Two rotating masses attached by a spring

[forceface]

Homework Statement

Two pucks of mass m slide freely on a horizontal plane. They are connected by a
spring (constant k and negligible un-stretched length) and set in circular motion
with angular momentum L. The pucks are given a small, simultaneous radial
poke. What is the frequency of subsequent radial oscillations?

Homework Equations

Lagrangian? -> Equations of motion?

The Attempt at a Solution

I thought of setting up the Lagrangian of the system and finding the Equations of Motion and then some how apply the small radial pertabation and from that the radial frequency should just pop out. My Lagrangian is
L=1/2m(r1'^2+r2'^2)+1/2m((r1*θ1')^2+(r2*θ2')^2)-1/2k(r1-r2)^2. Since the system is set in circular motion all θ' are constant such that θ'=ω for both theta. With that said the equations of Motions are
-m*r1''+m*w^2*r1-k(r1-r2)=0
&
-mr2''+m*w^2*r2+k(r1-r2)=0
Now how apply the small radial perturbation? is r1-r2<<r1 or r2?
(Note that all time derivatives are denoted by a ', i.e. v(t)=x'(t))

 

[Simon Bridge]

... or you could set up the 1D system in rotating coordinates.

 

[vanhees71]

The Lagrangian looks fine, although with LaTeX it would be somwhat easier to read ;-).

I'd, however, use different generalized coordinates, namely center-of-mass and relative coordinates, because the use of coordinates adapted to the symmetries of the problem is always of advantage. The "little radial kick" has simply to be implemented into the initial conditions, although it's not very clearly stated what's meant by that "kick" precisely.

Is this really the complete problem statement given to you?

 

[Oxvillian]

Since the system is set in circular motion all θ' are constant such that θ'=ω for both theta.

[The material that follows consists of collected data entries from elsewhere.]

===== config.mk =====
export PLATFORM = sky130hd
export DESIGN_NAME = ddr_power_up_seq
export DESIGN_NICKNAME = d
export VERILOG_FILES = /design/src/rtl/ddr_init_pkg.sv /design/src/rtl/dinit_gap_timer.sv /design/src/rtl/dinit_lock_window.sv /design/src/rtl/dinit_step_decode.sv /design/src/rtl/ddr_power_up_seq.sv
export SDC_FILE = /design/constraint.sdc
export NUM_CORES = 1
export LEC_CHECK = 0
export ABC_AREA = 1
export BUFFER_PORTS_ARGS = -buffer_cell sky130_fd_sc_hd__buf_2
export CORE_MARGIN = 8
export CORE_UTILIZATION = 55
export CTS_BUF_LIST = sky130_fd_sc_hd__clkbuf_2 sky130_fd_sc_hd__clkbuf_4 sky130_fd_sc_hd__clkbuf_8
export DETAILED_ROUTE_END_ITERATION = 16
export PLACE_DENSITY = 0.75
export SETUP_SLACK_MARGIN = 0.02
export SKIP_CTS_REPAIR_TIMING = 1
export SLEW_MARGIN = 10
export SYNTH_ARGS = -nofsm -noshare
export SYNTH_HDL_FRONTEND = slang
export SYNTH_SLANG_ARGS = --single-unit

===== constraint.sdc =====
create_clock -name clk -period 2.7 [get_ports clk]
set_clock_uncertainty 0.1 [all_clocks]
set_input_delay 0.81 -clock clk [delete_from_list [all_inputs] [get_ports clk]]
set_output_delay 0.81 -clock clk [all_outputs]
set_load 0.1 [all_outputs]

With that said the equations of Motions are

Hi forceface - I think you're doing things kind of backwards here. You need to get the equations of motion first before you start thinking about specific solutions (like the solution where the masses spin round in a circle). That will lead you to an "effective potential", from which you can extract your answer.

 

[paranormal]

I would approach this problem by first clarifying some assumptions and simplifications in the given scenario. For example, are the pucks sliding on a frictionless surface? Is the spring massless? Are the pucks considered point masses or do they have a finite size?

Once these details are clarified, I would proceed with the approach of setting up the Lagrangian and finding the equations of motion. However, instead of directly applying a small radial perturbation, I would first analyze the system's stability and determine whether it is in stable or unstable equilibrium. This can be done by finding the effective potential energy of the system and analyzing its minima and maxima.

If the system is in stable equilibrium, then a small radial perturbation would result in oscillations around the equilibrium point. The frequency of these oscillations can be found by linearizing the equations of motion around the equilibrium point and solving for the natural frequency of the resulting linear system.

If the system is in unstable equilibrium, then a small radial perturbation would result in the pucks moving further away from each other. In this case, the frequency of the subsequent radial oscillations would not be well-defined as the pucks would continue to move away from each other.

In summary, as a scientist, I would approach this problem by first clarifying any assumptions and simplifications, analyzing the stability of the system, and then determining the frequency of subsequent radial oscillations based on the system's behavior.